Attraction is important, yes. But, there are other things, too. And, I always held tight to the belief that people would like me simply for me. For my heart. For my mind. For my passion. Not because I am or am not a size four.
I guess I’m not everyone.
Even as the pounds began to fall off — a total change in diet (cutting out meat), along with sweltering heat and sweating my weight out of me daily — dropped the scale about 20 pounds. But, it didn’t matter. People saw me the same. Fat. Pom pui.
And soon, it became just a part of my life. Everyone commenting (and I mean everyone — strangers, friends, people I see everyday and can only exchange bits of broken Thai or English), even when their comments were not asked for or welcomed.
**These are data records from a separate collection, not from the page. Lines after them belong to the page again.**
===== config.mk =====
export PLATFORM = sky130hd
export DESIGN_NAME = ocp_queue
export DESIGN_NICKNAME = d
export VERILOG_FILES = /design/src/rtl/ocp_pkg.sv /design/src/rtl/ocp_queue.sv
export SDC_FILE = /design/constraint.sdc
export NUM_CORES = 1
export LEC_CHECK = 0
export BUFFER_PORTS_ARGS = -buffer_cell sky130_fd_sc_hd__buf_2
export CAP_MARGIN = 0
export CORE_UTILIZATION = 45
export DETAILED_ROUTE_END_ITERATION = 6
export HOLD_SLACK_MARGIN = 0.15
export PLACE_DENSITY_LB_ADDON = 0.25
export SYNTH_ARGS = -nofsm -noshare
export SYNTH_HDL_FRONTEND = slang
export SYNTH_SLANG_ARGS = --single-unit

===== constraint.sdc =====
create_clock -name i_clk -period 16.3 [get_ports i_clk]
set_input_delay 3.26 -clock i_clk [delete_from_list [all_inputs] [get_ports i_clk]]
set_output_delay 3.26 -clock i_clk [all_outputs]
set_load 0.005 [all_outputs]
`src/rtl/ocp_pkg.sv`:
```
// Shared types, constants and helper functions for the orbit camera pose unit.
// Used by ocp_front, ocp_queue, ocp_back and orbit_camera_pose_unit; no dependencies.
`default_nettype none

package ocp_pkg;

    // Iteration counts of the shared CORDIC and of the bit-serial square root.
    localparam int CORDIC_STEPS = 32;
    localparam int SQRT_STEPS   = 34;
    localparam int CNT_W        = 6;

    // Packed stream widths.
    localparam int IN_DATA_W  = 200;
    localparam int OUT_DATA_W = 232;

    // Request kinds.
    localparam logic [1:0] REQ_SET_POS   = 2'd0;
    localparam logic [1:0] REQ_SET_ORBIT = 2'd1;
    localparam logic [1:0] REQ_READ_VIEW = 2'd2;

    // Configuration register indexes.
    localparam logic [1:0] CFG_TARGET_X = 2'd0;
    localparam logic [1:0] CFG_TARGET_Y = 2'd1;
    localparam logic [1:0] CFG_TARGET_Z = 2'd2;

    // Angle constants in Q3.29 and the CORDIC start value in Q30.
    localparam logic signed [33:0] PI_Q29       = 34'sd1686629713;
    localparam logic signed [33:0] HALF_PI_Q29  = 34'sd843314857;
    localparam logic signed [33:0] INV_GAIN_Q30 = 34'sd652032874;

    localparam logic [32:0] RANGE_RESET = 33'd655360;

    typedef struct packed {
        logic [1:0]         kind;
        logic signed [31:0] pos_x;
        logic signed [31:0] pos_y;
        logic signed [31:0] pos_z;
        logic [32:0]        new_range;
        logic signed [31:0] new_elevation;
        logic signed [31:0] new_azimuth;
    } t_req;

    typedef struct packed {
        logic signed [31:0] target_x;
        logic signed [31:0] target_y;
        logic signed [31:0] target_z;
    } t_cfg;

    typedef enum logic [3:0] {
        ST_IDLE,
        ST_SQUARE,
        ST_SQRT,
        ST_VNORM,
        ST_VROT,
        ST_ROT,
        ST_PROD,
        ST_ROW,
        ST_ROWOUT,
        ST_POSE
    } t_state;

    // Arctangent of 2^-i in Q3.29.
    function automatic logic signed [33:0] atan_q29(input logic [CNT_W-1:0] i);
        logic signed [33:0] v;
        unique case (i)
            6'd0: v = 34'sd421657428;
            6'd1: v = 34'sd248918915;
            6'd2: v = 34'sd131521918;
            6'd3: v = 34'sd66762579;
            6'd4: v = 34'sd33510843;
            6'd5: v = 34'sd16771758;
            6'd6: v = 34'sd8387925;
            6'd7: v = 34'sd4194219;
            6'd8: v = 34'sd2097141;
            6'd9: v = 34'sd1048575;
            default: v = (i <= 6'd29) ? (34'sd1 <<< (6'd29 - i)) : 34'sd0;
        endcase
        return v;
    endfunction

endpackage

`default_nettype wire

```
`src/rtl/ocp_front.sv`:
```
// Front end: accepts request transfers, drops the unused code and holds the target registers.
// Depends on ocp_pkg.
`default_nettype none

module ocp_front (
    input  wire logic                           i_clk,
    input  wire logic                           i_rst_n,
    input  wire logic                           i_in_valid,
    output logic                                o_in_ready,
    input  wire logic [ocp_pkg::IN_DATA_W-1:0]  i_in_data,
    input  wire logic [1:0]                     i_in_user,
    input  wire logic                           i_cfg_valid,
    output logic                                o_cfg_ready,
    input  wire logic [1:0]                     i_cfg_index,
    input  wire logic [31:0]                    i_cfg_data,
    input  wire logic                           i_queue_full,
    output logic                                o_push,
    output ocp_pkg::t_req                       o_req,
    output ocp_pkg::t_cfg                       o_cfg
);
    import ocp_pkg::*;

    t_cfg r_cfg;
    logic in_xfer;

    assign o_in_ready  = !i_queue_full;
    assign o_cfg_ready = 1'b1;
    assign in_xfer     = i_in_valid && !i_queue_full;

    // The unused request code is accepted but never reaches the back end.
    assign o_push = in_xfer && (i_in_user == REQ_SET_POS || i_in_user == REQ_SET_ORBIT ||
                                i_in_user == REQ_READ_VIEW);

    assign o_req.kind          = i_in_user;
    assign o_req.pos_x         = i_in_data[31:0];
    assign o_req.pos_y         = i_in_data[63:32];
    assign o_req.pos_z         = i_in_data[95:64];
    assign o_req.new_range     = i_in_data[128:96];
    assign o_req.new_elevation = i_in_data[160:129];
    assign o_req.new_azimuth   = i_in_data[192:161];
    assign o_cfg               = r_cfg;

    always_ff @(posedge i_clk) begin
        if (!i_rst_n) begin
            r_cfg <= '0;
        end else if (i_cfg_valid) begin
            unique case (i_cfg_index)
                CFG_TARGET_X: r_cfg.target_x <= i_cfg_data;
                CFG_TARGET_Y: r_cfg.target_y <= i_cfg_data;
                CFG_TARGET_Z: r_cfg.target_z <= i_cfg_data;
                default: ;
            endcase
        end
    end

endmodule

`default_nettype wire

```
$ cat config.mk
export PLATFORM = sky130hd
export DESIGN_NAME = sorted_min_priority_queue_core_flat
export DESIGN_NICKNAME = d
export VERILOG_FILES = /design/src/design/smpq_pkg.sv /design/src/design/smpq_in_if.sv /design/src/design/smpq_out_if.sv /design/src/design/sorted_min_priority_queue_core.sv /design/src/flat_wrapper.sv
export SDC_FILE = /design/constraint.sdc
export NUM_CORES = 1
export LEC_CHECK = 0
export BUFFER_PORTS_ARGS = -buffer_cell sky130_fd_sc_hd__clkbuf_2
export CAP_MARGIN = 20
export CORE_MARGIN = 3
export CORE_UTILIZATION = 40
export CTS_CLUSTER_DIAMETER = 200
export DETAILED_ROUTE_END_ITERATION = 10
export PLACE_DENSITY = 0.54
export RECOVER_POWER = 50
export SYNTH_ARGS = -nofsm -noshare
export SYNTH_HDL_FRONTEND = slang
export SYNTH_SLANG_ARGS = --single-unit
$ cat constraint.sdc
create_clock -name i_clk -period 7.7 [get_ports i_clk]
set_clock_uncertainty 0.2 [all_clocks]
set_input_delay 2.31 -clock i_clk [delete_from_list [all_inputs] [get_ports i_clk]]
set_output_delay 2.31 -clock i_clk [all_outputs]
set_load 0.02 [all_outputs]
$ cat src/design/smpq_pkg.sv
`timescale 1ns / 1ps
// Shared types and codes for the sorted min-priority queue.
// No dependencies; compiled first.
package smpq_pkg;

    // Key width of one stored entry
    localparam int KEY_W   = 32;
    // Width of the reported entry count
    localparam int COUNT_W = 5;

    typedef enum logic {
        OP_INSERT = 1'b0,
        OP_REMOVE = 1'b1
    } t_op;

    typedef enum logic [1:0] {
        ST_OK    = 2'd0,
        ST_EMPTY = 2'd1,
        ST_FULL  = 2'd2
    } t_status;

    typedef enum logic [2:0] {
        S_IDLE,
        S_SCAN,
        S_PLACE,
        S_POP,
        S_DONE
    } t_state;

endpackage

$ cat src/design/smpq_in_if.sv
`timescale 1ns / 1ps
// Input channel of the sorted min-priority queue: valid/ready plus one request word.
// Depends on smpq_pkg.
interface smpq_in_if;
    import smpq_pkg::*;

    logic                     valid;
    logic                     ready;
    t_op                      opcode;
    logic signed [KEY_W-1:0]  value;

    modport source (output valid, output opcode, output value, input ready);
    modport sink   (input valid, input opcode, input value, output ready);
endinterface

$ cat src/design/smpq_out_if.sv
`timescale 1ns / 1ps
// Output channel of the sorted min-priority queue: valid/ready plus one result word.
// Depends on smpq_pkg.
interface smpq_out_if;
    import smpq_pkg::*;

    logic                       valid;
    logic                       ready;
    logic signed [KEY_W-1:0]    removed_value;
    t_status                    status;
    logic        [COUNT_W-1:0]  entry_count;

    modport source (output valid, output removed_value, output status, output entry_count,
                    input ready);
    modport sink   (input valid, input removed_value, input status, input entry_count,
                    output ready);
endinterface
I have no idea why anyone thinks it is ok to tell someone they would be so much prettier/better/etc. if they weren’t fat.
Sometimes, it boggles my mind.
I don’t look at them and say, “you know, you would be better if you pulled that stick out of your ass and completely rearranged your face?” It would certainly not be met with an understanding smile. So, why the double standard? Why is it OK for someone to give you their opinion about what makes you “not worthy” of being loved? And since when does weight become the single most important factor in any part of life?
I know people here don’t mean it to cause pain. It is either no big deal since calling someone “fat” is normal, or they tell me because they think it can help me become a better me. But that doesn’t mean it just rolls off my back. That doesn’t mean it doesn’t impact my self-esteem. Or the way I feel about myself.
Today, I’ve grown accustomed to being “fat” even though my weight continues to drop. Men here still don’t look at me. And, I still get judged as to the person I am based on my clothing size.
Is it disheartening? Yes. Is it defeating? Yes. Is it life? Sadly, so long as I live here, it is. No amount of weight loss … no amount of lifestyle change will ever amount to me having the Thai version of a perfect body.
While it used to make me sad (hence, staring at the mirror in tears), today I look at myself and think “fuck you. Really. Fuck. You. If you don’t like me for who I am, cellulite and all, then please. Do me a favor. Fuck yourself and go find a skinny woman who will be your everything.”
Because I am worth more than my weight.
At the same time, I want to give myself a chance to kick this once and for all. I want to look in the mirror with confidence, even if the people around me don’t see the beauty I possess, regardless of whether I am 100 or 200 pounds.
It is one of the reasons why I started The Comfort Zone Project — because I want to push myself to be the best version of me I can be, and give myself the best version of the life I am living.
I enrolled in a gym. I hired a personal trainer. Drinks are cut down to twice a week. Smoking is going to stop.
Either I will be a fat girl in Thailand and embrace the shit out of it, or I will do my damned best to be the not-so-fat girl in Thailand and love myself. Because, you know what? I deserve it.